▸ WHAT THIS TASK INVOLVES:
Among the lines below, a stretch begins at the one with "tail_p1 + 5'(accept);" and ends at the one with "## static timing again, ports no longer ideal". Repeat that stretch exactly, ends included.

▸ DATA FOR PROCESSING:
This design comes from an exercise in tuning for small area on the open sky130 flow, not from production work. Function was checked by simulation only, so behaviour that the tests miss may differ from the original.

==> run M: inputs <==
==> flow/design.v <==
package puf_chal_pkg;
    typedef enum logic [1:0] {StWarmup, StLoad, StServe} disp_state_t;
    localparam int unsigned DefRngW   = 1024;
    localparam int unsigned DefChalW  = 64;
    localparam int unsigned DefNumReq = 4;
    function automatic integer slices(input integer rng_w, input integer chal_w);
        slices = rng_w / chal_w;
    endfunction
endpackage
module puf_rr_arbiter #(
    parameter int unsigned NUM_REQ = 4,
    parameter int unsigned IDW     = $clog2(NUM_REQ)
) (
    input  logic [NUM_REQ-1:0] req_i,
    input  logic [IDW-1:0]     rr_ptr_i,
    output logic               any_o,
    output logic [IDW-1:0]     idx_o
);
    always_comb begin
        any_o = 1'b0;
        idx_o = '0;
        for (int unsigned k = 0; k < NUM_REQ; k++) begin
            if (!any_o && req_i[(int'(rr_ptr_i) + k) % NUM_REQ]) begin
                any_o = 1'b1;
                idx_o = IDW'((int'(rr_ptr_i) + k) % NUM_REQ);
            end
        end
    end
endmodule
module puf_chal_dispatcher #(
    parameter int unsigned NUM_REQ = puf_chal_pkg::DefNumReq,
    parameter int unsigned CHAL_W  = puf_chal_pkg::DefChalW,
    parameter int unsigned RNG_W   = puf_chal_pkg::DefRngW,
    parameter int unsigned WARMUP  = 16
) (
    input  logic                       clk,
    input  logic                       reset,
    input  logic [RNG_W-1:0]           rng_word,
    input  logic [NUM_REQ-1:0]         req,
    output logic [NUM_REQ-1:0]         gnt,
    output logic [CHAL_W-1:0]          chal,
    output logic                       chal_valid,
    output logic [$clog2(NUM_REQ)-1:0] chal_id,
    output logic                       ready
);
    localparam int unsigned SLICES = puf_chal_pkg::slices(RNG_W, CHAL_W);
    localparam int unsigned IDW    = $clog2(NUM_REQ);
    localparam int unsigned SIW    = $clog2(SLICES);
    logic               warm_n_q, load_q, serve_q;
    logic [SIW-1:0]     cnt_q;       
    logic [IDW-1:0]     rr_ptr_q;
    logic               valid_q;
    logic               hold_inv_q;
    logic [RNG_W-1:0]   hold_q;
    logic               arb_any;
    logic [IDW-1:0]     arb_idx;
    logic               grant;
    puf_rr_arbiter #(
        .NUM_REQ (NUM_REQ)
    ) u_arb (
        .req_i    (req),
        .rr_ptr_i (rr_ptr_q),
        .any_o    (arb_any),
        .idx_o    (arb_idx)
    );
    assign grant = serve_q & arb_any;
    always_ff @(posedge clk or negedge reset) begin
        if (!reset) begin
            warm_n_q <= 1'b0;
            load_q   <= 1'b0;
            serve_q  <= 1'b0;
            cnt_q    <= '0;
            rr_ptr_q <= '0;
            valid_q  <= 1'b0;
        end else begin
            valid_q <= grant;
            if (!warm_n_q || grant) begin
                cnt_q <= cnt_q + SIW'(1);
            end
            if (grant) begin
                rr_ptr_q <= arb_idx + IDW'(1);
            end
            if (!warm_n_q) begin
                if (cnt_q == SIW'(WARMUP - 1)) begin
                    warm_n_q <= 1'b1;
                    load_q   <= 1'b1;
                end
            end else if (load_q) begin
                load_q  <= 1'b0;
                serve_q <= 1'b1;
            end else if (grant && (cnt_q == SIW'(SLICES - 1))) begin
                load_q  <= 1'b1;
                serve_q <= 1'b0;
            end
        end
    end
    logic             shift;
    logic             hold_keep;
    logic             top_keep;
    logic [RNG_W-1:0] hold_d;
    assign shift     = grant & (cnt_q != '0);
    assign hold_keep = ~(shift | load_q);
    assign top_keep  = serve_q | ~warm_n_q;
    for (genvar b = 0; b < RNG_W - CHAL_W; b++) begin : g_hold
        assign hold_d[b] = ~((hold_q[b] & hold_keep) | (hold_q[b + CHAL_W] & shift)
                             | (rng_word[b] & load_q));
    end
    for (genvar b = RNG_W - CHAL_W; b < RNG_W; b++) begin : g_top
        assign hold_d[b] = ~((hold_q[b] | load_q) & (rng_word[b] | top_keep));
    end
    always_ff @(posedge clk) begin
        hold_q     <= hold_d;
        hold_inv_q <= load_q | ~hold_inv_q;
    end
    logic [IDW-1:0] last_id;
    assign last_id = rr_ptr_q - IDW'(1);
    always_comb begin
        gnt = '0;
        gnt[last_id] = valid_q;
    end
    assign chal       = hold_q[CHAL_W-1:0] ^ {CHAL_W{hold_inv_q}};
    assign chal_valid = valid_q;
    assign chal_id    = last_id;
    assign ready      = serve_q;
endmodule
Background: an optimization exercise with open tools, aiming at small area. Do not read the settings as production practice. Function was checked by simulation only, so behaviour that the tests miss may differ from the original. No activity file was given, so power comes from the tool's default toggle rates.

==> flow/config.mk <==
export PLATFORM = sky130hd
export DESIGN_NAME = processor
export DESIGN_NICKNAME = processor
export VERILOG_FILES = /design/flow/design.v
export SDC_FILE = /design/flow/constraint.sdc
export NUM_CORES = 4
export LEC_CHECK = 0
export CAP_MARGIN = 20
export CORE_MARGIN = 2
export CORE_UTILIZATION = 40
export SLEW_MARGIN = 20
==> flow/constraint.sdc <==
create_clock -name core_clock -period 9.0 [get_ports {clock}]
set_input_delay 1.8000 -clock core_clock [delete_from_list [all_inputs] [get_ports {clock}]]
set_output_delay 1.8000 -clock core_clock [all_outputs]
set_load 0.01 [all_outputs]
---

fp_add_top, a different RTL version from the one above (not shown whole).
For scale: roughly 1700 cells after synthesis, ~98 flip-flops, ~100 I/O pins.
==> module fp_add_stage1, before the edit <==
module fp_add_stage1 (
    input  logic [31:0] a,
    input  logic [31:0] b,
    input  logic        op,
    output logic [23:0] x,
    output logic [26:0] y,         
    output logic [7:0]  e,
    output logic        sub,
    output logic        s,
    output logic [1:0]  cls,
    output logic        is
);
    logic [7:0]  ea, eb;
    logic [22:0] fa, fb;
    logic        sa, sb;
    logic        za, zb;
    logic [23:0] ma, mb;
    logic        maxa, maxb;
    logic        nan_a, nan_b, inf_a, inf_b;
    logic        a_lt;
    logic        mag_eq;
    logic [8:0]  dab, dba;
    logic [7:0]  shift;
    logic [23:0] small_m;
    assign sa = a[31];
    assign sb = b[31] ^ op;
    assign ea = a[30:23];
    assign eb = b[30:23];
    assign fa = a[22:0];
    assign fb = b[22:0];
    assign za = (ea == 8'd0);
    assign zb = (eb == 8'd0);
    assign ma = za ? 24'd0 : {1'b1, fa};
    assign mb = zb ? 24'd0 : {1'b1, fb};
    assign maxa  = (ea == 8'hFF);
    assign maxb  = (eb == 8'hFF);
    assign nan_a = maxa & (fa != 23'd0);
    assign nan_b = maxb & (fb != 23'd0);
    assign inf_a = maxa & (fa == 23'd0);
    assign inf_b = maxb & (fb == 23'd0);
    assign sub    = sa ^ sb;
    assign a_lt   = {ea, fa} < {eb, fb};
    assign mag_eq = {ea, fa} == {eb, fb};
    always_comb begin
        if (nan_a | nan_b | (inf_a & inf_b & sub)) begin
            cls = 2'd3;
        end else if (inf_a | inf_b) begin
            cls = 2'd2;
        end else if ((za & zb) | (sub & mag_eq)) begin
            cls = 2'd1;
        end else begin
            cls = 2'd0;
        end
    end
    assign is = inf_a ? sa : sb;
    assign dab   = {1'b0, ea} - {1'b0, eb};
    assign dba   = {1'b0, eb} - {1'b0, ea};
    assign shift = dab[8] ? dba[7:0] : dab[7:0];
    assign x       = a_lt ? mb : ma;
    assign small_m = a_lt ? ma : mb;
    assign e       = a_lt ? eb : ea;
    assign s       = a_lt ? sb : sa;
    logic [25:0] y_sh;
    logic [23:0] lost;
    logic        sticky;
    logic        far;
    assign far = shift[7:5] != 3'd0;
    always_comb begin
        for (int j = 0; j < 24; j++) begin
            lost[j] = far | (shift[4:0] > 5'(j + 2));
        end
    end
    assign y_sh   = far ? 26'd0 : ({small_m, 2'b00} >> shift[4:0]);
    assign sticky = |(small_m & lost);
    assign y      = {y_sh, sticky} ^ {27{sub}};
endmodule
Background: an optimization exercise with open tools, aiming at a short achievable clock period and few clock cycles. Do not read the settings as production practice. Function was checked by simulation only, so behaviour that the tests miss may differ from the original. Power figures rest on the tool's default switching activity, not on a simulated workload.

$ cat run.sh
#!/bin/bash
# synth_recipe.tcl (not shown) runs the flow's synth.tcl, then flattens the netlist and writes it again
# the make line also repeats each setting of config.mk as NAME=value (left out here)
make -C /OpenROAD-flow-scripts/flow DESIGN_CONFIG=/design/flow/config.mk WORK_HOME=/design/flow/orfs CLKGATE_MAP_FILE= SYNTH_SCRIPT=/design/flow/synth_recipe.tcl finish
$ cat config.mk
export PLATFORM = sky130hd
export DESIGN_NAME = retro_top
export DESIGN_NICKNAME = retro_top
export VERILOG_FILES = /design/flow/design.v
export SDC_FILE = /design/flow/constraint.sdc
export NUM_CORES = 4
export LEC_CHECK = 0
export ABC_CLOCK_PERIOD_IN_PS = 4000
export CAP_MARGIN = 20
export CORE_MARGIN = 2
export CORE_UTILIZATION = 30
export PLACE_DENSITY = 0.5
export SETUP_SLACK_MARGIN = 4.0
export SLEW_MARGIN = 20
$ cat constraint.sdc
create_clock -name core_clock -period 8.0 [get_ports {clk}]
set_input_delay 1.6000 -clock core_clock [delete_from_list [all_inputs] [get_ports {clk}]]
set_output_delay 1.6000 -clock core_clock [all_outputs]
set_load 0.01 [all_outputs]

==

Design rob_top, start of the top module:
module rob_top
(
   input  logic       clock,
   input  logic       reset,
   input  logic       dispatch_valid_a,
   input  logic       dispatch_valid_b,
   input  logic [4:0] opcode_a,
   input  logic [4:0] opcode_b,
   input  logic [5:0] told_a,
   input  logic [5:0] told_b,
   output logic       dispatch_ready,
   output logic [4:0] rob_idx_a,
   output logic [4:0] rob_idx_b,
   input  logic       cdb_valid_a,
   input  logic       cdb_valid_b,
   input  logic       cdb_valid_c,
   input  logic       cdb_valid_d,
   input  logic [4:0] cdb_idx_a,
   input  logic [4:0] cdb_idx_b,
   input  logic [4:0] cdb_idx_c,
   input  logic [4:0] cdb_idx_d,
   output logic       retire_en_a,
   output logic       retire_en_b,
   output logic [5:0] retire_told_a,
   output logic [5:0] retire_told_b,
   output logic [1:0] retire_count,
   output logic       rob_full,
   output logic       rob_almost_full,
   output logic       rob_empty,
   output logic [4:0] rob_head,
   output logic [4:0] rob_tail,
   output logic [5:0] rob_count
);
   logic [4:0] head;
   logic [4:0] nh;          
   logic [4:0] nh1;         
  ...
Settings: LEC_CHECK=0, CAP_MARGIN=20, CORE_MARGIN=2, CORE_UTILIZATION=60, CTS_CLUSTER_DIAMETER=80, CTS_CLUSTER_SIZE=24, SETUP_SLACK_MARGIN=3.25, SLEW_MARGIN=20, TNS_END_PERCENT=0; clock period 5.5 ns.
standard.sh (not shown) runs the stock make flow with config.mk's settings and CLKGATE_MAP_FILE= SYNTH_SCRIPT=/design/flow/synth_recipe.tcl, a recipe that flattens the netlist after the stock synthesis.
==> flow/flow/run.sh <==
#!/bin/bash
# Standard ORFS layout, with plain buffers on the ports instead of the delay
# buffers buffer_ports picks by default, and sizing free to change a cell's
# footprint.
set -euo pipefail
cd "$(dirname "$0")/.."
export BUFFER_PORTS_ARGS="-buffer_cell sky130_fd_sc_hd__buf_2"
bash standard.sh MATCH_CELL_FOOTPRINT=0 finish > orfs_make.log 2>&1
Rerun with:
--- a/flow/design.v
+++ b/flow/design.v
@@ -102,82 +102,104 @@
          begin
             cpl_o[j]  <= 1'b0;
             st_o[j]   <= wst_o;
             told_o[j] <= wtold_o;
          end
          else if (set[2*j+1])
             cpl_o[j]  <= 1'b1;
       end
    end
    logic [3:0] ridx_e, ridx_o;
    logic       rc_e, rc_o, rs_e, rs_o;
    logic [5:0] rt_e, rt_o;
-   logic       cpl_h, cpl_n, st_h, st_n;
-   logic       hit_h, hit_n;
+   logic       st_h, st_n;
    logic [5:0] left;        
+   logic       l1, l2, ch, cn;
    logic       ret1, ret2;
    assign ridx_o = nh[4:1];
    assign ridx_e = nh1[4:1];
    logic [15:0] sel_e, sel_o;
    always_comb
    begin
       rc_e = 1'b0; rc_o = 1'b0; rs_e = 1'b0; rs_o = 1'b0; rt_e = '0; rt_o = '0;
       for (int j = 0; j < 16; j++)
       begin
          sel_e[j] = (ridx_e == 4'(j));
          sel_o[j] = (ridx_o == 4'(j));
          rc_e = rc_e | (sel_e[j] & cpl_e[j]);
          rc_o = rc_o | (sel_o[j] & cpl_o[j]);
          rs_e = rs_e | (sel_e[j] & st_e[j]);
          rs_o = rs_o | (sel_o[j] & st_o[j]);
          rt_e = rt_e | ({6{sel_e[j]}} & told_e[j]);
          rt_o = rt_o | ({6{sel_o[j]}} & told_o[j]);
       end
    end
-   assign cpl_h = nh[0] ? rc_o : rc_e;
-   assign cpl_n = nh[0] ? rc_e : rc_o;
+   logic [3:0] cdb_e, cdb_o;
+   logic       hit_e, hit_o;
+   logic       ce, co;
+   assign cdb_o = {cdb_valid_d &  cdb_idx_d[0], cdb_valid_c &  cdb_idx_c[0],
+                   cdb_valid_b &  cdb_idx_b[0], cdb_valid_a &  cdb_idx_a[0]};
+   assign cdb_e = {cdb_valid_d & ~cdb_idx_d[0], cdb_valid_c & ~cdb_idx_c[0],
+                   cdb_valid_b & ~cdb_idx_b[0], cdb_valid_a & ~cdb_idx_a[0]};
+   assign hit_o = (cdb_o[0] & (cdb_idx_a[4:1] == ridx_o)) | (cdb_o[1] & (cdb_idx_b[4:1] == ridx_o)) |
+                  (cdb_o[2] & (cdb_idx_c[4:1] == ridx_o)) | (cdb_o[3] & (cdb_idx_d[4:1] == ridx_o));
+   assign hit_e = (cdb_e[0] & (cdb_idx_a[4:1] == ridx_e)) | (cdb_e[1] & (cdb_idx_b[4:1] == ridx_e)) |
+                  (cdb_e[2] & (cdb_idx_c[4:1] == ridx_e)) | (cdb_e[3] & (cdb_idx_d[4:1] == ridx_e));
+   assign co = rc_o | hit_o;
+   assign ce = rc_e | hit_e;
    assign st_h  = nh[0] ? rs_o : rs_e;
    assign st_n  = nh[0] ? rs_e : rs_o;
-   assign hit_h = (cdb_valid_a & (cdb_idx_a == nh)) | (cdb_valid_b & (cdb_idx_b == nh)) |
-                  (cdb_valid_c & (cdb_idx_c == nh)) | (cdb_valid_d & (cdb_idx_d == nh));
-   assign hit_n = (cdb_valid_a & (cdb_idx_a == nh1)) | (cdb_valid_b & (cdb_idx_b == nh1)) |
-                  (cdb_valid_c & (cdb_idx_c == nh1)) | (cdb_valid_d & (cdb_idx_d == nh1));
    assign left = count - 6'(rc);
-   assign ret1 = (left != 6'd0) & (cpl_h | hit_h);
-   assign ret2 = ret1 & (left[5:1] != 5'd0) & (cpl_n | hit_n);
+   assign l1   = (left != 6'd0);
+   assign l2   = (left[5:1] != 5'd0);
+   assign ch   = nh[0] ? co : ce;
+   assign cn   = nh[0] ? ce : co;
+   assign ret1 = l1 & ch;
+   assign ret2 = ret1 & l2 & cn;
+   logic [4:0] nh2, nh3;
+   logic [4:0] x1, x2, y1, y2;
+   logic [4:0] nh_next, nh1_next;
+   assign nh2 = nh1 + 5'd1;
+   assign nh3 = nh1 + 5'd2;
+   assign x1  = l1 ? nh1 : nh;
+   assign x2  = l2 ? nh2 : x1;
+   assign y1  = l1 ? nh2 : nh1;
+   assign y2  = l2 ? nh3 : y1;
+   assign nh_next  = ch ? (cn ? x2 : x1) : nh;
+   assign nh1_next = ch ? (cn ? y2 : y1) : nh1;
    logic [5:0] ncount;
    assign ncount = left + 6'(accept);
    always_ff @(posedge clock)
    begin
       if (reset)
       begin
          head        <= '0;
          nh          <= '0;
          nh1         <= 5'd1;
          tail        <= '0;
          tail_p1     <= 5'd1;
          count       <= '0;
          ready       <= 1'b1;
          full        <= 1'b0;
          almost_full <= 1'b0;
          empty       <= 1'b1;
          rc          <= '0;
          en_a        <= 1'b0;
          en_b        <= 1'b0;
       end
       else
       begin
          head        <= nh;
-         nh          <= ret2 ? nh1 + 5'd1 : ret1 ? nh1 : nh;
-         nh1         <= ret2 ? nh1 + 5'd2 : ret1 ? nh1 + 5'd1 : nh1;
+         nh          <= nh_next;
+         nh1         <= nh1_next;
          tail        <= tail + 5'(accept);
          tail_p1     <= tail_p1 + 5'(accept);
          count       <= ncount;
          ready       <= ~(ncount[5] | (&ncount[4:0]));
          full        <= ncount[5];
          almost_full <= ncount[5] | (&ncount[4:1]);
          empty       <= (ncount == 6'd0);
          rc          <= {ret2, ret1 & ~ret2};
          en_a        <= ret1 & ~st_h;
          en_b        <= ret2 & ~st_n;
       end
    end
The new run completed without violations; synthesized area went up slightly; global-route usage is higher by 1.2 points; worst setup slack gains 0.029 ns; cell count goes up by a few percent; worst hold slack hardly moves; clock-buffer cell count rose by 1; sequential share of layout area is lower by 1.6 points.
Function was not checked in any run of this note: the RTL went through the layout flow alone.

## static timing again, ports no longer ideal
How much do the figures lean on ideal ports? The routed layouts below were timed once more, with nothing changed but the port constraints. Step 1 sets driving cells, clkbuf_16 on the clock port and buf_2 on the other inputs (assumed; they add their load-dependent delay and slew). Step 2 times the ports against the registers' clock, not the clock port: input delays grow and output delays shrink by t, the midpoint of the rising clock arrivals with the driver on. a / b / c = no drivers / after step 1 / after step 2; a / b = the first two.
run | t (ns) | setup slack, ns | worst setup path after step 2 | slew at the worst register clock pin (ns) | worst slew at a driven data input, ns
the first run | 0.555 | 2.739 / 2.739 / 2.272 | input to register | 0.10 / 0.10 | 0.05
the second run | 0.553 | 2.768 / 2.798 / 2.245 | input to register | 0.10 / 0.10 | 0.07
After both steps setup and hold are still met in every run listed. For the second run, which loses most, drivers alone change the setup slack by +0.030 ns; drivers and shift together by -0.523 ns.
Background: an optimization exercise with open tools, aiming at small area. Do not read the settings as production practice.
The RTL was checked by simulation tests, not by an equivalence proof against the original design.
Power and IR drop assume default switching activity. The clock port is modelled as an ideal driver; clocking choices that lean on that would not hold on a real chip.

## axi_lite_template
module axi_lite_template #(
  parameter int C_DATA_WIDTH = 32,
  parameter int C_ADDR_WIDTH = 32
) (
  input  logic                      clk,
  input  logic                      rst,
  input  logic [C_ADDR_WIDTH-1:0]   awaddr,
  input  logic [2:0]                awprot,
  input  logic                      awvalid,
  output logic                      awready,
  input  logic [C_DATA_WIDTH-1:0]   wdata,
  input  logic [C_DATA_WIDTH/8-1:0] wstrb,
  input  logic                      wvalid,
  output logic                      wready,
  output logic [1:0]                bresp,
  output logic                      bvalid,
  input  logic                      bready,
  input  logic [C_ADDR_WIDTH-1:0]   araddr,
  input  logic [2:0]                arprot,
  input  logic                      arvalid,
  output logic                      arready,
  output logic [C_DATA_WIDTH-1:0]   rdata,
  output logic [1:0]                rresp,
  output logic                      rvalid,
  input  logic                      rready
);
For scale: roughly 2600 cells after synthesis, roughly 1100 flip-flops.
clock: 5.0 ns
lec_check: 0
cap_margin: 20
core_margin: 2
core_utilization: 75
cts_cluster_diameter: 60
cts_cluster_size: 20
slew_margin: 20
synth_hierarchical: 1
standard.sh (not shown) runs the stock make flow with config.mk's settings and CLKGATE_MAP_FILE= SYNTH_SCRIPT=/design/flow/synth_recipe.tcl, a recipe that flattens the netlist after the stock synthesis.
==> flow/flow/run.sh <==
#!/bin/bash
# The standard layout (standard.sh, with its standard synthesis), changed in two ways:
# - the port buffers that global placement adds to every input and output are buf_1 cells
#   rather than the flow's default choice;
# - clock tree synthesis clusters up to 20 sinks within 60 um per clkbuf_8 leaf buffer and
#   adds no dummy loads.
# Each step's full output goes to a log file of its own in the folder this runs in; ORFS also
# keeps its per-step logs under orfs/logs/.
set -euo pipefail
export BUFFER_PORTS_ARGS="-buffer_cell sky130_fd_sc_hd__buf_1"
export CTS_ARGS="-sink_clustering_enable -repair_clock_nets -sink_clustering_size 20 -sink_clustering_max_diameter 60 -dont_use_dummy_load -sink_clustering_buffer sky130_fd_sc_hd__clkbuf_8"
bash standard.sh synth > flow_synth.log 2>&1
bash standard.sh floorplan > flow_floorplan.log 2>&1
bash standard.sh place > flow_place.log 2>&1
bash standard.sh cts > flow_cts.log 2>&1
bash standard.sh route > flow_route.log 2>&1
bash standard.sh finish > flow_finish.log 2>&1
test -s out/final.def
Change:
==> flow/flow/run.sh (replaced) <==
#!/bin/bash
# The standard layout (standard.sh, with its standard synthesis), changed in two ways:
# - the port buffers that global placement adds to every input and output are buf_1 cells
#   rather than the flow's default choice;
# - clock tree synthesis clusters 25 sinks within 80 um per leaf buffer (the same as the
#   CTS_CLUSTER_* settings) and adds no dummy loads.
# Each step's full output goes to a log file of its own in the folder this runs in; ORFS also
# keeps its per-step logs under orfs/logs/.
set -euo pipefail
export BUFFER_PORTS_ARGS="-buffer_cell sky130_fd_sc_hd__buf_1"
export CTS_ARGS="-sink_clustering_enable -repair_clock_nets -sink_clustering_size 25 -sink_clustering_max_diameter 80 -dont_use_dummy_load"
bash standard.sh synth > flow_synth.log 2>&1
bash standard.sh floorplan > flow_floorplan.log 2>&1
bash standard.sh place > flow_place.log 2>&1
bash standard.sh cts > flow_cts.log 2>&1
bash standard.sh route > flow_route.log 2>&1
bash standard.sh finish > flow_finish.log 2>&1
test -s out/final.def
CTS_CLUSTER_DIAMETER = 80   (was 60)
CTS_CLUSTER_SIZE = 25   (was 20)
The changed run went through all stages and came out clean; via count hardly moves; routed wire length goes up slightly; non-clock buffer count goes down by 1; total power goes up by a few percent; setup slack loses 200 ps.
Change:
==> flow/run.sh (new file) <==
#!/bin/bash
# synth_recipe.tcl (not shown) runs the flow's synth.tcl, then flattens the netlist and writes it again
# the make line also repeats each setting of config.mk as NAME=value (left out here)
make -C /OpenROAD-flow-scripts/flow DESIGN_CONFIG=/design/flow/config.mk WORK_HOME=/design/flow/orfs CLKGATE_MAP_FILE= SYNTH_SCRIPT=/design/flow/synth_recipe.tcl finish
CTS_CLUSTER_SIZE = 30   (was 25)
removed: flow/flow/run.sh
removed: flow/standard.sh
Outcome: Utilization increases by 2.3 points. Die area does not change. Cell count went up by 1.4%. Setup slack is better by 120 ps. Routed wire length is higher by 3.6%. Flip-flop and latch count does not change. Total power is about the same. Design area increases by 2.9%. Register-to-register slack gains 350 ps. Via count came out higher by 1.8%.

▸ SOLVED PROBLEM:
          tail_p1     <= tail_p1 + 5'(accept);
          count       <= ncount;
          ready       <= ~(ncount[5] | (&ncount[4:0]));
          full        <= ncount[5];
          almost_full <= ncount[5] | (&ncount[4:1]);
          empty       <= (ncount == 6'd0);
          rc          <= {ret2, ret1 & ~ret2};
          en_a        <= ret1 & ~st_h;
          en_b        <= ret2 & ~st_n;
       end
    end
The new run completed without violations; synthesized area went up slightly; global-route usage is higher by 1.2 points; worst setup slack gains 0.029 ns; cell count goes up by a few percent; worst hold slack hardly moves; clock-buffer cell count rose by 1; sequential share of layout area is lower by 1.6 points.
Function was not checked in any run of this note: the RTL went through the layout flow alone.

## static timing again, ports no longer ideal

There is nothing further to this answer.